In the work of Xu et al,52 an analytic approach has been proposed for the framework of Isogeometric Analysis (IGA) in which complex matrix calculations may be reused. In essence, it reuses three-dimensional fully calculated models with similar semantic features. The template model, which was previously solved, can export some matrix solutions (when calculating the stiffness matrix) that are proven to be reusable for these similar models. Given that this reuse method was developed for IGA applications and it relies on their features, its use on other domains may be limited.
Li et al53 Liam tackle the problem of optimizing parameter tuning applications through computation reuse. On their work, the applications being tuned are represented as directed acyclic graphs (DAGs), which may have their atomic stages representation reused at runtime. This reuse is conditional to finding the results cached. They integrate the computation reuse and parameter tuning by steering the generation of an execution DAG containing all pipeline executions for parameter values evaluated. The behavior of this approach on large-scale distributed execution environments was not discussed; it only handles coarse-grain tasks with a memoization-based strategy. These aspects are a limitation to the use in our application domain.
Although a large number of works have been developed in different domains, none of them could be directly applied to our problem. First, we target at having an approach that could be reused in parameter studies, so we have built it on top of a distributed memory domain-specific runtime system. Further, the amount of data employed by these application is very high; as such, classic memoization would not be a practical solution because of the large size of the sub-products generated by application stages. In our solution, tasks that use the same input are bundled into the same stage instances; thus all data are directly forwarded to them without the need for large caching. As presented in the experimental results, the multilevel reuse results in significant performance improvements to our use case application, whereas most of the works have focused on either fine-grain–only or coarse-grain–only approaches.
7. CONCLUSIONS
The execution of SA applied to the context of pathology image analysis has been shown to be an effective tool for improving the understanding of applications on this domain.14 Although this class of applications could strongly benefit from SA, its use in practice is limited due to the high computational demands.

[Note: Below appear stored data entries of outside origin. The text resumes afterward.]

File: src/rtl/size_frame_tx.sv
// Transmit side of the size/data_start/last framing protocol.
// A FWFT word FIFO prefills before data_start because the receiver cannot stall.
module size_frame_tx #(
   parameter int DATA_W     = 32,
   parameter int FIFO_DEPTH = 8
) (
   input  logic                          clock,
   input  logic                          rst_n,
   input  logic                          req_valid,
   input  logic [31:0]                   req_len,
   output logic                          req_ready,
   input  logic                          src_valid,
   input  logic [DATA_W-1:0]             src_data,
   output logic                          src_ready,
   output logic                          size_valid,
   output logic [31:0]                   size,
   output logic                          data_start,
   output logic                          data_valid,
   output logic [DATA_W-1:0]             data,
   output logic                          last,
   output logic                          busy,
   output logic                          underrun,
   output logic                          zero_drop,
   output logic [$clog2(FIFO_DEPTH):0]   fifo_level
);
   localparam int PTR_W = $clog2(FIFO_DEPTH);
   localparam int LVL_W = PTR_W + 1;

   typedef enum logic [2:0] {S_IDLE, S_SIZE, S_PREFILL, S_START, S_DATA} state_t;

   state_t            state_q, state_d;
   logic [31:0]       len_q, len_d;
   logic [31:0]       rem_q, rem_d;
   logic              zero_drop_q, zero_drop_d;
   logic [PTR_W-1:0]  wr_ptr_q, wr_ptr_d;
   logic [PTR_W-1:0]  rd_ptr_q, rd_ptr_d;
   logic [LVL_W-1:0]  level_q, level_d;
   logic [LVL_W-1:0]  prefill_thr;
   logic [DATA_W-1:0] mem_q [FIFO_DEPTH];
   logic              full, empty, push, pop;

   assign full  = (level_q == LVL_W'(FIFO_DEPTH));
   assign empty = (level_q == '0);
   // full blocks a push even when a pop happens in the same cycle
   assign push  = src_valid && !full;
   assign pop   = (state_q == S_DATA) && !empty;

   // short frames only need their own words buffered, long ones a full FIFO
   assign prefill_thr = (len_q >= 32'(FIFO_DEPTH)) ? LVL_W'(FIFO_DEPTH) : len_q[LVL_W-1:0];

   always_comb begin
      wr_ptr_d = wr_ptr_q + PTR_W'(push);
      rd_ptr_d = rd_ptr_q + PTR_W'(pop);
      level_d  = level_q + LVL_W'(push) - LVL_W'(pop);
   end

   always_ff @(posedge clock) begin
      if (push) mem_q[wr_ptr_q] <= src_data;
   end

   always_comb begin
      state_d     = state_q;
      len_d       = len_q;
      rem_d       = rem_q;
      zero_drop_d = 1'b0;
      case (state_q)
         S_IDLE: begin
            if (req_valid) begin
               if (req_len == 32'd0) begin
                  zero_drop_d = 1'b1;
               end else begin
                  len_d   = req_len;
                  rem_d   = req_len;
                  state_d = S_SIZE;
               end
            end
         end
         S_SIZE:    state_d = S_PREFILL;
         S_PREFILL: if (level_q >= prefill_thr) state_d = S_START;
         S_START:   state_d = S_DATA;
         S_DATA: begin
            // leaving at 1 keeps rem from ever wrapping below zero
            rem_d = rem_q - 32'd1;
            if (rem_q == 32'd1) state_d = S_IDLE;
         end
         default:   state_d = S_IDLE;
      endcase
   end

   always_ff @(posedge clock or negedge rst_n) begin
      if (!rst_n) begin
         state_q     <= S_IDLE;
         len_q       <= '0;
         rem_q       <= '0;
         zero_drop_q <= 1'b0;
         wr_ptr_q    <= '0;
         rd_ptr_q    <= '0;
         level_q     <= '0;
      end else begin
         state_q     <= state_d;
         len_q       <= len_d;
         rem_q       <= rem_d;
         zero_drop_q <= zero_drop_d;
         wr_ptr_q    <= wr_ptr_d;
         rd_ptr_q    <= rd_ptr_d;
         level_q     <= level_d;
      end
   end

   assign req_ready  = (state_q == S_IDLE);
   assign src_ready  = !full;
   assign size_valid = (state_q == S_SIZE);
   assign size       = size_valid ? len_q : 32'd0;
   assign data_start = (state_q == S_START);
   assign data_valid = (state_q == S_DATA);
   assign data       = pop ? mem_q[rd_ptr_q] : '0;
   assign last       = data_valid && (rem_q == 32'd1);
   assign busy       = (state_q != S_IDLE);
   assign underrun   = data_valid && empty;
   assign zero_drop  = zero_drop_q;
   assign fifo_level = level_q;

endmodule
[src/rtl/audio_pkg.sv]
// Shared types and defaults for the alarm-tone generator.
// Optional feature macro: AUDIO_REPEAT_EN.
package audio_pkg;

  typedef enum logic [1:0] {
    IDLE = 2'd0,
    TONE = 2'd1,
    GAP  = 2'd2
  } state_e;

  localparam int DEF_HALF_PERIOD = 113636;
  localparam int DEF_BEEP_CYCLES = 25_000_000;
  localparam int DEF_GAP_CYCLES  = 25_000_000;
  localparam int DEF_BEEPS       = 3;

  // Bits needed to hold 0..max.
  function automatic int cw(input int max);
    return (max < 1) ? 1 : $clog2(max + 1);
  endfunction

  function automatic int max2(input int a, input int b);
    return (a > b) ? a : b;
  endfunction

endpackage

[src/rtl/audio_tone_gen.sv]
// Square-wave source: half-period counter plus toggle flop.
// Output is registered and held at 0 while disabled.
module tone_gen
  import audio_pkg::*;
#(
  parameter int HALF_PERIOD = DEF_HALF_PERIOD
) (
  input  logic clk,
  input  logic rst,
  input  logic en,
  input  logic restart,
  output logic tone
);

  localparam int HW = cw(HALF_PERIOD);
  localparam logic [HW-1:0] H_LAST = HW'(HALF_PERIOD - 1);

  logic [HW-1:0] hcnt_q, hcnt_d;
  logic          tog_q, tog_d;

  // Next phase: restart high, toggle at end of each half period.
  always_comb begin
    hcnt_d = '0;
    tog_d  = 1'b0;
    if (!en) begin
      hcnt_d = '0;
      tog_d  = 1'b0;
    end else if (restart) begin
      hcnt_d = '0;
      tog_d  = 1'b1;
    end else if (hcnt_q == H_LAST) begin
      hcnt_d = '0;
      tog_d  = !tog_q;
    end else begin
      hcnt_d = hcnt_q + HW'(1);
      tog_d  = tog_q;
    end
  end

  // Phase state.
  always_ff @(posedge clk or negedge rst) begin
    if (!rst) begin
      hcnt_q <= '0;
      tog_q  <= 1'b0;
    end else begin
      hcnt_q <= hcnt_d;
      tog_q  <= tog_d;
    end
  end

  assign tone = tog_q;

endmodule

[src/rtl/audio.sv]
// Alarm beeper: edge detect on cronofin, beep/gap FSM, tone source.
// Optional feature macro: AUDIO_REPEAT_EN (loop while cronofin held).
module audio
  import audio_pkg::*;
#(
  parameter int HALF_PERIOD = DEF_HALF_PERIOD,
  parameter int BEEP_CYCLES = DEF_BEEP_CYCLES,
  parameter int GAP_CYCLES  = DEF_GAP_CYCLES,
  parameter int BEEPS       = DEF_BEEPS
) (
  input  logic clk,
  input  logic rst,
  input  logic cronofin,
  output logic sonido
);

  localparam int CW = cw(max2(BEEP_CYCLES, GAP_CYCLES));
  localparam int BW = cw(BEEPS);
  localparam logic [CW-1:0] B_LAST  = CW'(BEEP_CYCLES - 1);
  localparam logic [CW-1:0] G_LAST  = CW'(GAP_CYCLES - 1);
  localparam logic [BW-1:0] BEEPS_N = BW'(BEEPS);

  state_e        state_q, state_d;
  logic [CW-1:0] cnt_q, cnt_d;
  logic [BW-1:0] beep_q, beep_d;
  logic          prev_q;
  logic          trig;
  logic          en;
  logic          restart;

  assign trig = cronofin && !prev_q;

  // Beep/gap sequencing; counters clear on every state change.
  always_comb begin
    state_d = state_q;
    cnt_d   = cnt_q;
    beep_d  = beep_q;
    case (state_q)
      IDLE: begin
        if (trig) begin
          state_d = TONE;
          cnt_d   = '0;
          beep_d  = BW'(1);
        end
      end
      TONE: begin
        if (cnt_q == B_LAST) begin
          cnt_d = '0;
          if (beep_q < BEEPS_N) begin
            state_d = GAP;
          end else begin
`ifdef AUDIO_REPEAT_EN
            state_d = GAP;
`else
            state_d = IDLE;
            beep_d  = '0;
`endif
          end
        end else begin
          cnt_d = cnt_q + CW'(1);
        end
      end
      GAP: begin
        if (cnt_q == G_LAST) begin
          cnt_d   = '0;
          state_d = TONE;
          beep_d  = beep_q + BW'(1);
`ifdef AUDIO_REPEAT_EN
          if (beep_q >= BEEPS_N) begin
            if (cronofin) begin
              beep_d = BW'(1);
            end else begin
              state_d = IDLE;
              beep_d  = '0;
            end
          end
`endif
        end else begin
          cnt_d = cnt_q + CW'(1);
        end
      end
      default: begin
        state_d = IDLE;
        cnt_d   = '0;
        beep_d  = '0;
      end
    endcase
  end

  // Tone runs whenever the next state is TONE; phase restarts on entry.
  assign en      = (state_d == TONE);
  assign restart = en && (state_q != TONE);

  // FSM, counters and edge-detect history.
  always_ff @(posedge clk or negedge rst) begin
    if (!rst) begin
      state_q <= IDLE;
      cnt_q   <= '0;
      beep_q  <= '0;
      prev_q  <= 1'b0;
    end else begin
      state_q <= state_d;
      cnt_q   <= cnt_d;
      beep_q  <= beep_d;
      prev_q  <= cronofin;
    end
  end

  tone_gen #(
    .HALF_PERIOD(HALF_PERIOD)
  ) u_tone (
    .clk    (clk),
    .rst    (rst),
    .en     (en),
    .restart(restart),
    .tone   (sonido)
  );

endmodule
**src/rtl/lsu_mem_port.sv**
```systemverilog
// Load/store unit bridging the execute stage (valid/ready) to the physical memory port
// (request/grant/response). Handles all access sizes, lane masks, extension and alignment faults.
//
// state | meaning
// IDLE  | ready for a new access; faults go straight to RESP
// REQ   | memory request driven and held until mem_gnt
// WAIT  | load granted, waiting for mem_rvalid
// RESP  | one-cycle completion pulse toward the core
module lsu_mem_port #(
  parameter int XLEN = 64,
  parameter int NB   = XLEN / 8
) (
  input  logic            clk,
  input  logic            rst,
  input  logic            req_valid,
  output logic            req_ready,
  input  logic            req_we,
  input  logic [1:0]      req_size,
  input  logic            req_unsigned,
  input  logic [XLEN-1:0] req_addr,
  input  logic [XLEN-1:0] req_wdata,
  output logic            resp_valid,
  output logic [XLEN-1:0] resp_rdata,
  output logic            resp_misalign,
  output logic            mem_req,
  output logic            mem_we,
  output logic [XLEN-1:0] mem_addr,
  output logic [XLEN-1:0] mem_wdata,
  output logic [NB-1:0]   mem_wmask,
  input  logic            mem_gnt,
  input  logic            mem_rvalid,
  input  logic [XLEN-1:0] mem_rdata
);

  localparam int OFFW = $clog2(NB);

  typedef enum logic [1:0] {IDLE, REQ, WAIT, RESP} state_t;

  state_t state_q, state_d;

  logic            we_q;
  logic [1:0]      size_q;
  logic            uns_q;
  logic [XLEN-1:0] addr_q;
  logic [XLEN-1:0] wdata_q;
  logic [XLEN-1:0] rdata_q;
  logic            mis_q;

  logic [OFFW-1:0] req_off;
  logic [OFFW-1:0] off_q;
  logic [2:0]      align_mask;
  logic            fault;

  logic [NB-1:0]   lane_mask;
  logic [NB-1:0]   store_mask;
  logic [XLEN-1:0] rd_shift;
  logic [XLEN-1:0] rd_ext;
  logic            sign_bit;
  logic            in_req;

  assign req_off = req_addr[OFFW-1:0];
  assign off_q   = addr_q[OFFW-1:0];

  always_comb begin
    case (req_size)
      2'd0:    align_mask = 3'd0;
      2'd1:    align_mask = 3'd1;
      2'd2:    align_mask = 3'd3;
      default: align_mask = 3'd7;
    endcase
    fault = ((3'(req_off) & align_mask) != 3'd0) || ((req_size == 2'd3) && (XLEN == 32));
  end

  always_comb begin
    state_d = state_q;
    case (state_q)
      IDLE: if (req_valid) state_d = fault ? RESP : REQ;
      REQ:  if (mem_gnt) state_d = we_q ? RESP : WAIT;
      WAIT: if (mem_rvalid) state_d = RESP;
      RESP: state_d = IDLE;
      default: state_d = IDLE;
    endcase
  end

  always_ff @(posedge clk) begin
    if (rst) state_q <= IDLE;
    else     state_q <= state_d;
  end

  // Load extraction: move the addressed bytes to lane 0, then extend above the access width.
  always_comb begin
    rd_shift = mem_rdata >> {off_q, 3'b000};
    case (size_q)
      2'd0:    sign_bit = rd_shift[7];
      2'd1:    sign_bit = rd_shift[15];
      2'd2:    sign_bit = rd_shift[31];
      default: sign_bit = rd_shift[XLEN-1];
    endcase
    if (uns_q) sign_bit = 1'b0;
    rd_ext = '0;
    for (int i = 0; i < XLEN; i++) begin
      rd_ext[i] = (i < (8 << size_q)) ? rd_shift[i] : sign_bit;
    end
  end

  // Result registers only change on entry to RESP so the previous response stays visible.
  always_ff @(posedge clk) begin
    if (rst) begin
      we_q    <= 1'b0;
      size_q  <= 2'd0;
      uns_q   <= 1'b0;
      addr_q  <= '0;
      wdata_q <= '0;
      rdata_q <= '0;
      mis_q   <= 1'b0;
    end else begin
      case (state_q)
        IDLE: if (req_valid) begin
          we_q    <= req_we;
          size_q  <= req_size;
          uns_q   <= req_unsigned;
          addr_q  <= req_addr;
          wdata_q <= req_wdata;
          if (fault) begin
            rdata_q <= '0;
            mis_q   <= 1'b1;
          end
        end
        REQ: if (mem_gnt && we_q) begin
          rdata_q <= '0;
          mis_q   <= 1'b0;
        end
        WAIT: if (mem_rvalid) begin
          rdata_q <= rd_ext;
          mis_q   <= 1'b0;
        end
        default: ;
      endcase
    end
  end

  always_comb begin
    lane_mask = '0;
    for (int i = 0; i < NB; i++) begin
      lane_mask[i] = (i < (1 << size_q));
    end
    store_mask = lane_mask << off_q;
  end

  // Outputs are forced to their reset values while rst is high, whatever the state.
  assign in_req        = (state_q == REQ) && !rst;
  assign mem_req       = in_req;
  assign mem_we        = in_req && we_q;
  assign mem_addr      = in_req ? {addr_q[XLEN-1:OFFW], {OFFW{1'b0}}} : '0;
  assign mem_wdata     = in_req ? (wdata_q << {off_q, 3'b000}) : '0;
  assign mem_wmask     = in_req ? (we_q ? store_mask : '1) : '0;

  assign req_ready     = (state_q == IDLE) || rst;
  assign resp_valid    = (state_q == RESP) && !rst;
  assign resp_rdata    = rst ? '0 : rdata_q;
  assign resp_misalign = mis_q && !rst;

endmodule

```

In this paper, we have leveraged high-performance computing platforms equipped with CPUs and accelerators to efficiently execute SA of a complex cancer image analysis application. Our solution includes an efficient parallelization framework with several optimizations. It was empirically shown the actual benefits of using the hybrid configuration of CPU-MIC (using Intel Phi) on a large-scale distributed environment. We have evaluated multiple strategies for performing computation reuse in SA of pathology image analysis applications, which resulted in strong performance improvements (2.9×) as compared to not reusing computation. Further, we have shown that, although the RTMA can be effectively used on most cases, its performance degrades on certain scaling cases (see Section 5.3), making the new TRTMA the best all-round choice for computation reuse optimization. As such, the combination of all these optimizations led to a very efficient execution platform that enables the systematic execution of SA in our target application domain.
As future work, we plan to develop novel algorithms for task level merging and evaluate the proposed strategies in other application domains. We will also leverage features found in the related work to improve our approaches. For instance, we are interested in investigating profiling-based approaches to automatically define tasks/stages granularities. The target in this case will be to define granularities that maximize performance, considering data transfers and the benefits of reuse with specific application partitions/decompositions.
ACKNOWLEDGMENTS
This work was supported in part by U24CA180924, U24CA215109, and 1UG3CA225021 from the NCI, R01LM011119-01 and R01LM009239 from the NLM, CNPq, Capes/Brazil grant PROCAD-183794, and NIH K25CA181503. This work used the Extreme Science and Engineering Discovery Environment (XSEDE), which is supported by National Science Foundation grant number ACI-1548562. Specifically, it used the Bridges system, which is supported by NSF award number ACI-1445606, at the Pittsburgh Supercomputing Center (PSC).
REFERENCES
- 1.Ioannou A, Itard L. Energy performance and comfort in residential buildings: sensitivity for building parameters and occupancy. Energy Build. 2015;92:216–233. [Google Scholar]
- 2.Hamby DM. A review of techniques for parameter sensitivity analysis of environmental models. Environ Monit Assess. 1994;32(2):135–154. [DOI] [PubMed] [Google Scholar]
- 3.Morris MD. Factorial sampling plans for preliminary computational experiments. Technometrics. 1991;33(2):161–174. [Google Scholar]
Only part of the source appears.